The most common methods used by the electronic industry to laminate multilayer circuits:

2007 InduBond 130N Comparative Chemplate Materials, S.L 30/11/2007 Document revelation not allowed without Chemplate

Introduction Lamination of individual circuit layers is a process is used within the PCB industries to manufacture multilayer printed circuit boards. The process requires each layer of the multilayer assembly to be aligned to each other during the lamination cycle. The most common methods used by the electronic industry to laminate multilayer circuits: PINLAM MASSLAM The MASSLAM system has advantages when compared to the PINLAM system, which will be covered in a future document. The purpose of this document however is to explain the differences between the methods used for MASSLAM and InduBond technology. Brief description The MASSLAM system registers the different layers of the multilayer stack without the need for tooling pins during the lamination press process. There are three MASSLAM bonding systems on the market. Rivomat (Mechanical rivets) Standard bonding system (Electrical heaters) InduBond technology (Inductive Bonding)

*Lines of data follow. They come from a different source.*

==> config.mk <==
export PLATFORM = sky130hd
export DESIGN_NAME = door_ctrl
export DESIGN_NICKNAME = d
export VERILOG_FILES = /design/src/rtl/door_ctrl.sv
export SDC_FILE = /design/constraint.sdc
export NUM_CORES = 1
export LEC_CHECK = 0
export BUFFER_PORTS_ARGS = -buffer_cell sky130_fd_sc_hd__buf_2
export CORE_UTILIZATION = 35
export DETAILED_ROUTE_END_ITERATION = 7
export HOLD_SLACK_MARGIN = 0.03
export PLACE_DENSITY = 0.6
export SETUP_SLACK_MARGIN = 0.02
export SKIP_CTS_REPAIR_TIMING = 1
export SLEW_MARGIN = 20
export SYNTH_ARGS = -nofsm -noshare
export SYNTH_HDL_FRONTEND = slang
export SYNTH_SLANG_ARGS = --single-unit
export TNS_END_PERCENT = 10
==> constraint.sdc <==
create_clock -name clk -period 5.5 [get_ports clk]
set_input_delay 1.1 -clock clk [delete_from_list [all_inputs] [get_ports clk]]
set_output_delay 1.1 -clock clk [all_outputs]
set_load 0.1 [all_outputs]
==> src/rtl/door_ctrl.sv <==
// Garage door controller: edge-detected requests drive a motor FSM with
// obstruction reversal, travel timeout watchdog and optional auto-close.
module door_ctrl #(
  parameter int DEAD_CYC   = 4,
  parameter int TRAVEL_MAX = 64,
  parameter int AUTOCLOSE  = 32,
  parameter int CW         = 8
) (
  input  logic       clk,
  input  logic       rst,
  input  logic       btn,
  input  logic       rmt,
  input  logic       obstruct,
  input  logic       up_limit,
  input  logic       dn_limit,
  output logic       motor_up,
  output logic       motor_dn,
  output logic       fault,
  output logic [2:0] state_o
);

  typedef enum logic [2:0] {
    INIT    = 3'd0,
    OPEN    = 3'd1,
    CLOSED  = 3'd2,
    OPENING = 3'd3,
    CLOSING = 3'd4,
    STOPPED = 3'd5,
    DEAD    = 3'd6,
    FAULT   = 3'd7
  } state_t;

  localparam logic [CW:0] TRAVEL_LIM = (CW+1)'(TRAVEL_MAX);
  localparam logic [CW:0] AC_LIM     = (CW+1)'(AUTOCLOSE);
  localparam logic [CW:0] DEAD_LIM   = (CW+1)'(DEAD_CYC);

  state_t        state;
  state_t        state_n;
  logic          btn_q;
  logic          rmt_q;
  logic          act;
  logic          dir_up;
  logic          dir_up_n;
  logic          ac_clr;
  logic [CW-1:0] tr_cnt;
  logic [CW-1:0] ac_cnt;
  logic [CW-1:0] dd_cnt;
  logic [CW:0]   tr_inc;
  logic [CW:0]   ac_inc;
  logic [CW:0]   dd_inc;
  logic          travel_to;
  logic          autoclose_to;
  logic          dead_done;

  function automatic logic [CW-1:0] sat_inc(input logic [CW-1:0] v);
    return (v == {CW{1'b1}}) ? v : v + CW'(1);
  endfunction

  // Timeouts look one count ahead so the transition lands on the Nth cycle.
  assign act          = (btn & ~btn_q) | (rmt & ~rmt_q);
  assign tr_inc       = {1'b0, tr_cnt} + (CW+1)'(1);
  assign ac_inc       = {1'b0, ac_cnt} + (CW+1)'(1);
  assign dd_inc       = {1'b0, dd_cnt} + (CW+1)'(1);
  assign travel_to    = (tr_inc >= TRAVEL_LIM);
  assign autoclose_to = (AUTOCLOSE != 0) && (ac_inc >= AC_LIM);
  assign dead_done    = (dd_inc >= DEAD_LIM);
  assign state_o      = state;

  always_comb begin
    state_n  = state;
    dir_up_n = dir_up;
    ac_clr   = 1'b0;
    if (state != FAULT && up_limit && dn_limit) begin
      state_n = FAULT;
    end else begin
      case (state)
        INIT: begin
          if (up_limit)      state_n = OPEN;
          else if (dn_limit) state_n = CLOSED;
          else begin
            state_n  = STOPPED;
            dir_up_n = 1'b1;
          end
        end
        OPEN: begin
          if (obstruct)                  ac_clr  = 1'b1;
          else if (act || autoclose_to)  state_n = CLOSING;
        end
        CLOSED: begin
          if (act) state_n = OPENING;
        end
        OPENING: begin
          if (up_limit) state_n = OPEN;
          else if (act) begin
            state_n  = STOPPED;
            dir_up_n = 1'b0;
          end else if (travel_to) state_n = FAULT;
        end
        CLOSING: begin
          if (dn_limit)      state_n = CLOSED;
          else if (obstruct) state_n = DEAD;
          else if (act) begin
            state_n  = STOPPED;
            dir_up_n = 1'b1;
          end else if (travel_to) state_n = FAULT;
        end
        STOPPED: begin
          if (act) begin
            if (dir_up)         state_n = OPENING;
            else if (!obstruct) state_n = CLOSING;
          end
        end
        DEAD: begin
          if (dead_done) state_n = OPENING;
        end
        FAULT:   state_n = FAULT;
        default: state_n = INIT;
      endcase
    end
  end

  // Motor drives come from the next state so they switch on the same edge.
  always_ff @(posedge clk or posedge rst) begin
    if (rst) begin
      state    <= INIT;
      btn_q    <= 1'b0;
      rmt_q    <= 1'b0;
      dir_up   <= 1'b1;
      motor_up <= 1'b0;
      motor_dn <= 1'b0;
      fault    <= 1'b0;
    end else begin
      state    <= state_n;
      btn_q    <= btn;
      rmt_q    <= rmt;
      dir_up   <= dir_up_n;
      motor_up <= (state_n == OPENING);
      motor_dn <= (state_n == CLOSING);
      fault    <= fault | (state_n == FAULT);
    end
  end

  // Every counter restarts on any state change and saturates while held.
  always_ff @(posedge clk or posedge rst) begin
    if (rst) begin
      tr_cnt <= '0;
      ac_cnt <= '0;
      dd_cnt <= '0;
    end else begin
      if (state_n != state)
        tr_cnt <= '0;
      else if (state == OPENING || state == CLOSING)
        tr_cnt <= sat_inc(tr_cnt);

      if (state_n != state || ac_clr)
        ac_cnt <= '0;
      else if (state == OPEN)
        ac_cnt <= sat_inc(ac_cnt);

      if (state_n != state)
        dd_cnt <= '0;
      else if (state == DEAD)
        dd_cnt <= sat_inc(dd_cnt);
    end
  end

endmodule

Word-level counts from Yosys, hierarchy flattened --
Index checks and enable logic that the tools add are counted.
Storage, ports and cells: word-level logic and storage cells 101, register bits after elaboration 33, bits of input ports 7, output and inout port bits 6
Operators by class: bitwise operators 7, equality and inequality tests 25, multiplexer cells 36, $lt $le $gt $ge 3, reductions and logical operators 14, add/sub/neg operators 6
Operator list (count):
- 8-bit two-way mux | 9
- 3-bit two-way mux | 15
- 8-bit by 1-bit adder with 9-bit output, second input constant | 3
- 8-bit by 1-bit adder with 8-bit output, second input constant | 3
- 8-bit == test, second input constant | 3
- 3-bit one-hot mux with 8 select lines | 1
- 2-bit inequality test, second input constant | 10
- 3-bit == test, second input constant | 6
- 1-bit two-way mux | 10
- 3-bit by 2-bit == test with 1-bit output, second input constant | 3
- 9-bit by 3-bit greater-or-equal comparator with 1-bit output, second input constant | 1
- 9-bit by 6-bit greater-or-equal comparator with 1-bit output, second input constant | 1
- 9-bit by 7-bit greater-or-equal comparator with 1-bit output, second input constant | 1
- 9-bit AND reduction | 1
- 2-bit AND reduction | 3
- 2-bit nonzero test | 3
- 3-bit by 1-bit == test with 1-bit output, second input constant | 1
- 3-bit zero test | 1
- 1-bit logical OR | 3
- 3-bit inequality test | 1
- 3-bit inequality test, second input constant | 1
- 1-bit inverter | 3
- 1-bit one-hot mux with 3 select lines | 1
- 3-bit nonzero test | 1
- other kinds (3) | 6

Longest topological paths before layout --
depth after elaboration 12, gate-level depth with buffers 10, mapped depth without buffers 8

Worst setup path after synthesis --
Ideal clock, no wire load.
path type input to register, start input rmt, end register dd_cnt[0], setup slack 2.673 ns, required time 5.404 ns, data arrival time 2.731 ns, stages on the path 8, library setup time 0.096 ns, path buffers 1, cells stage by stage and2b_1 > o311ai_1 > o2111ai_1 > a211oi_1 > nand2_1 > mux2_2 > buf_6 > nor4_2
On the way: cells in the longest elaborated chain, start to end 10
RTL lines:
- start: declaration | RTL line 12 | input logic rmt,
- 1-bit AND (*) | RTL line 60 | assign act = (btn & ~btn_q) | (rmt & ~rmt_q);
- 1-bit bitwise OR (*) | RTL line 60
- 3-bit two-way mux or 1-bit logical OR (tied branches) | RTL line 94, 87
- 3-bit two-way mux, on equally long branches | RTL line 101, 87
- 3-bit two-way mux, on equally long branches | RTL line 100, 86
- 3-bit one-hot mux with 8 select lines (*) | RTL line 76 | case (state)
- 3-bit two-way mux (*) | RTL line 73 | if (state != FAULT && up_limit && dn_limit) begin
- net state_n[0] | RTL line 38 | state_t state_n;
- 3-bit inequality test (*) | RTL line 160 | if (state_n != state)
- 2-bit inequality test (no source line) or 2-bit nonzero test (tied branches)
- 2-bit AND reduction (no source line)
- end signal: assignment | RTL line 163 | dd_cnt <= sat_inc(dd_cnt);
- end: declaration | RTL line 47 | logic [CW-1:0] dd_cnt;
The timed path passes the listed nets; every way through them passes the cells marked *. A chain may end at the register's enable or synchronous reset.

Worst setup path in the final report --
start register state[2], in the netlist state_o[2], end register ac_cnt[1]
On the way: cells in the longest elaborated chain, start to end 10
RTL lines:
- start: declaration | RTL line 37 | state_t state;
- start signal: assignment | RTL line 133 | state <= state_n;
- 3-bit two-way mux | RTL line 97, 105
- 3-bit two-way mux | RTL line 94 | else if (act) begin
- 3-bit two-way mux | RTL line 101 | else if (obstruct) state_n = DEAD;
- 3-bit two-way mux | RTL line 100 | if (dn_limit) state_n = CLOSED;
- 3-bit one-hot mux with 8 select lines | RTL line 76
- 3-bit two-way mux | RTL line 73
- 3-bit inequality test | RTL line 155 | if (state_n != state || ac_clr)
- 1-bit logical OR | RTL line 155
- 2-bit inequality test (no source line) or 2-bit nonzero test (tied branches)
- 2-bit AND reduction (no source line)
- end signal: assignment | RTL line 158 | ac_cnt <= sat_inc(ac_cnt);
- end: declaration | RTL line 46 | logic [CW-1:0] ac_cnt;
Several ways; a longest one is shown, not always the timed one.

System comparisons Rivomat system This mechanical system is probably one of the first systems developed, and is currently used in many companies in spite of its inherent limitations. The process involves the build up the multilayer stack in an accurate pin template that aligns the layers. Typically 8 holes are drilled along the longest dimension of the stack (4 holes along each edge). This process can result in copper or substrate debris being trapped inside the stack. The final operation is to insert the rivets in the holes and press them in place using a high-pressure riveting tool. The uncontrolled mechanical expansion of the metallic rivets produces internal stresses and movements, which can cause the misalignment of the individual inner layers within the stack.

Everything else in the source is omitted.